People often get tired of writing or even reading markup like
<div class="nav">…</div>
instead of simple
<nav>…</nav>
It’s not just a matter of convenience of coding. If you need deeply nested elements, it gets difficult to keep track of </div> tags. Take a large HTML file and try to find out which major constructs are terminated by each of such tags. Well, HTML5 drafts contain new elements like nav just for such reasons.

However, HTML5 does not let you use the tags you like. It just adds a set of tags, selected largely to reflect class attribute values that authors seem to use frequently.

In practice, you can still use your own tags. Instead of clumsy markup like <span class="person">John</span>, you can use <person>John</person>. You can combine blocks (paragraphs, headings, etc.) into larger units using your own descriptive markup, e.g. <main>…</main> or <fig>…</fig>. This improves the readability of the markup and makes it is easier to associate end tags with start tags.

There are some problems, though:

These problems, except for the last one, relate to new HTML5 tags, too (though the second last is only marginally relevant).

So it’s your call—maybe.

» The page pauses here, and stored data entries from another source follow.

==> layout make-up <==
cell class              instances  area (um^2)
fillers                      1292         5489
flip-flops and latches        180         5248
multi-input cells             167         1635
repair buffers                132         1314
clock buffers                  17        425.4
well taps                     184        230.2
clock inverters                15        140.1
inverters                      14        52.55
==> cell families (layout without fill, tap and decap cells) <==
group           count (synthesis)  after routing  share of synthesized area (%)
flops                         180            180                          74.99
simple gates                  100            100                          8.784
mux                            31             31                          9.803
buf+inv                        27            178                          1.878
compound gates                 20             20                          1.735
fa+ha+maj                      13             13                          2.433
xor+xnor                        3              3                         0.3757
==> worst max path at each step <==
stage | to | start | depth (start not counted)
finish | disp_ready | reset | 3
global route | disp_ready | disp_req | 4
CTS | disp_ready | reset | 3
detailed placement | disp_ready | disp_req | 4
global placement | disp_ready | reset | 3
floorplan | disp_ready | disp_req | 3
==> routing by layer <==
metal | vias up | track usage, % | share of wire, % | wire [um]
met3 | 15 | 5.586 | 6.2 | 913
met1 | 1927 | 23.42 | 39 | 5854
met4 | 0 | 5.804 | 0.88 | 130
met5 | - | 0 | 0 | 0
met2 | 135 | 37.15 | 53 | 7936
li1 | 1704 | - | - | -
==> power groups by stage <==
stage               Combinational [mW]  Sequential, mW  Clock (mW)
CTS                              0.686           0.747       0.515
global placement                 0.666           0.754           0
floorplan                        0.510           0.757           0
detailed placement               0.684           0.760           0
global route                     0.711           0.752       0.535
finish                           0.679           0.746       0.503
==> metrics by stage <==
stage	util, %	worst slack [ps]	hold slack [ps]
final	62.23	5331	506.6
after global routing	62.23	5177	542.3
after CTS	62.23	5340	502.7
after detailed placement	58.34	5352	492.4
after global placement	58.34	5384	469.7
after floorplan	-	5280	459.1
File: config.mk
export PLATFORM = sky130hd
export DESIGN_NAME = dmem_access_unit
export DESIGN_NICKNAME = d
export VERILOG_FILES = /design/src/rtl/dmem_access_unit.sv
export SDC_FILE = /design/constraint.sdc
export NUM_CORES = 1
export LEC_CHECK = 0
export ABC_AREA = 1
export BUFFER_PORTS_ARGS = -buffer_cell sky130_fd_sc_hd__buf_2
export CORE_AREA = 5 5 104 106
export DETAILED_ROUTE_END_ITERATION = 8
export DIE_AREA = 0 0 109 111
export PLACE_DENSITY = 0.85
export SLEW_MARGIN = 10
export SYNTH_ARGS = -nofsm -noshare
export SYNTH_HDL_FRONTEND = slang
export SYNTH_SLANG_ARGS = --single-unit
File: constraint.sdc
create_clock -name clk -period 5.95 [get_ports clk]
set_input_delay 1.19 -clock clk [delete_from_list [all_inputs] [get_ports clk]]
set_output_delay 1.19 -clock clk [all_outputs]
set_load 0.1 [all_outputs]
File: src/rtl/dmem_access_unit.sv
// Load/store sequencer between the MEM stage and a valid/ready data memory port.
// Optional macro MISALIGN_TRAP_EN adds misalign_o and suppresses misaligned H/W accesses.
module dmem_access_unit (
  input  logic        clk,
  input  logic        rst_n,
  input  logic        MEM_MemRead_i,
  input  logic        MEM_MemWrite_i,
  input  logic [2:0]  MEM_funct3_i,
  input  logic [31:0] MEM_addr_i,
  input  logic [31:0] MEM_wdata_i,
  output logic        mem_req_valid_o,
  input  logic        mem_req_ready_i,
  output logic        mem_req_we_o,
  output logic [31:0] mem_req_addr_o,
  output logic [31:0] mem_req_wdata_o,
  output logic [3:0]  mem_req_be_o,
  input  logic        mem_rsp_valid_i,
  input  logic [31:0] mem_rsp_rdata_i,
  output logic [31:0] MEM_rdata_o,
`ifdef MISALIGN_TRAP_EN
  output logic        misalign_o,
`endif
  output logic        MEM_stall_o
);

  localparam logic [1:0] IDLE = 2'd0;
  localparam logic [1:0] REQ  = 2'd1;
  localparam logic [1:0] WAIT = 2'd2;
  localparam logic [1:0] DONE = 2'd3;

  logic [1:0]  state_reg, state_next;
  logic [31:0] addr_reg;
  logic [2:0]  funct3_reg;
  logic [31:0] wdata_reg;
  logic        load_reg;
  logic [31:0] rdata_reg;

  logic        access;
  logic        misalign_hit;
  logic        byte_sz, half_sz, word_sz, sign_ext;
  logic [7:0]  rsp_byte;
  logic [15:0] rsp_half;
  logic [31:0] load_ext;

  assign access = MEM_MemRead_i | MEM_MemWrite_i;

  // Reserved funct3 encodings (x11, 110) fall through to word accesses.
  assign byte_sz  = (funct3_reg[1:0] == 2'b00);
  assign half_sz  = (funct3_reg[1:0] == 2'b01);
  assign word_sz  = funct3_reg[1];
  assign sign_ext = ~funct3_reg[2];

  always_comb begin
    misalign_hit = 1'b0;
`ifdef MISALIGN_TRAP_EN
    if (MEM_funct3_i[1:0] == 2'b01)
      misalign_hit = MEM_addr_i[0];
    else if (MEM_funct3_i[1])
      misalign_hit = |MEM_addr_i[1:0];
`endif
  end

  always_comb begin
    state_next = state_reg;
    case (state_reg)
      IDLE: if (access) state_next = misalign_hit ? DONE : REQ;
      REQ:  if (mem_req_ready_i) state_next = load_reg ? WAIT : DONE;
      WAIT: if (mem_rsp_valid_i) state_next = DONE;
      DONE: state_next = IDLE;
      default: state_next = IDLE;
    endcase
  end

  // Request fields come only from captured registers, so they stay frozen while REQ waits.
  assign mem_req_valid_o = (state_reg == REQ);
  assign mem_req_we_o    = ~load_reg;
  assign mem_req_addr_o  = {addr_reg[31:2], 2'b00};
  assign mem_req_wdata_o = byte_sz ? {4{wdata_reg[7:0]}} :
                           half_sz ? {2{wdata_reg[15:0]}} : wdata_reg;

  generate
    for (genvar gi = 0; gi < 4; gi++) begin : g_lane
      localparam logic [1:0] LANE = 2'(gi);
      assign mem_req_be_o[gi] = word_sz
                              | (half_sz & (LANE[1] == addr_reg[1]))
                              | (byte_sz & (LANE == addr_reg[1:0]));
    end
  endgenerate

  always_comb begin
    case (addr_reg[1:0])
      2'd0:    rsp_byte = mem_rsp_rdata_i[7:0];
      2'd1:    rsp_byte = mem_rsp_rdata_i[15:8];
      2'd2:    rsp_byte = mem_rsp_rdata_i[23:16];
      default: rsp_byte = mem_rsp_rdata_i[31:24];
    endcase
    rsp_half = addr_reg[1] ? mem_rsp_rdata_i[31:16] : mem_rsp_rdata_i[15:0];
    if (byte_sz)
      load_ext = {{24{sign_ext & rsp_byte[7]}}, rsp_byte};
    else if (half_sz)
      load_ext = {{16{sign_ext & rsp_half[15]}}, rsp_half};
    else
      load_ext = mem_rsp_rdata_i;
  end

  assign MEM_stall_o = ((state_reg == IDLE) & access) | (state_reg == REQ) | (state_reg == WAIT);
  assign MEM_rdata_o = rdata_reg;

  always_ff @(posedge clk) begin
    if (!rst_n) begin
      state_reg <= IDLE;
      rdata_reg <= 32'd0;
    end else begin
      state_reg <= state_next;
      if ((state_reg == WAIT) && mem_rsp_valid_i)
        rdata_reg <= load_ext;
    end
  end

  // Capture happens only in IDLE; DONE never re-samples the still-held MEM inputs.
  always_ff @(posedge clk) begin
    if ((state_reg == IDLE) && access) begin
      addr_reg   <= MEM_addr_i;
      funct3_reg <= MEM_funct3_i;
      wdata_reg  <= MEM_wdata_i;
      load_reg   <= MEM_MemRead_i;
    end
  end

`ifdef MISALIGN_TRAP_EN
  logic misalign_reg;

  always_ff @(posedge clk) begin
    if (!rst_n)
      misalign_reg <= 1'b0;
    else
      misalign_reg <= (state_reg == IDLE) & access & misalign_hit;
  end

  assign misalign_o = misalign_reg;
`endif

endmodule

Your boss, your client, or your partners may have a word to say on using tags, and in education and training, you will probably be told to use the Right Markup, whatever it might be this week. But if you can choose, the benefits of “custom tags” probably outweigh the risks.

You could also use custom attributes, as in <person sex=male>John</person>, and corresponding at­tri­bute selectors in CSS, e.g. person[sex=male]. While this works on modern browsers, there is not much to be gained in comparison with using classes, and class selectors are better supported in old browsers. Remember that a class attribute value may contain several class names (well supported in browsers), e.g. class="employee male important".

Excuses

I was an advocate of semantic HTML markup for nearly 20 years. After much frustration, I was converted. A decisive event on the road to admitting the defeat of semantic HTML and drawing the conclusions was Ian “Hixie” Hickson’s message dated Sun Feb 12 13:25:52 PST 2012, with the title The blockquote element spec vs common quoting practices in the public WHATWG Working Group mailing list. He wrote, among other things: “The use case for most of the ‘semantic’ markup is [just] easier authoring and maintenance, in particular for se­lec­tors in CSS.”

Perhaps authors will use the new HTML5 tags widely, according to HTML5 rules, making the markup easier to read and modify to coworkers or others who work on the same markup. But I don’t see this as a big issue. And it is not realistic to expect (though admittedly pos­si­ble) that browsers will do anything special with these elements (except render them as blocks and not inline elements) or that search engines will get enthusiastic about them.

I have intentionally written mostly about tags here. I know the difference between tag and element quite well. I even know that confusing them with each other can cause real trouble. But for the purposes of this presentation, tag is suitable. After all, we talk about tag soup, not element soup.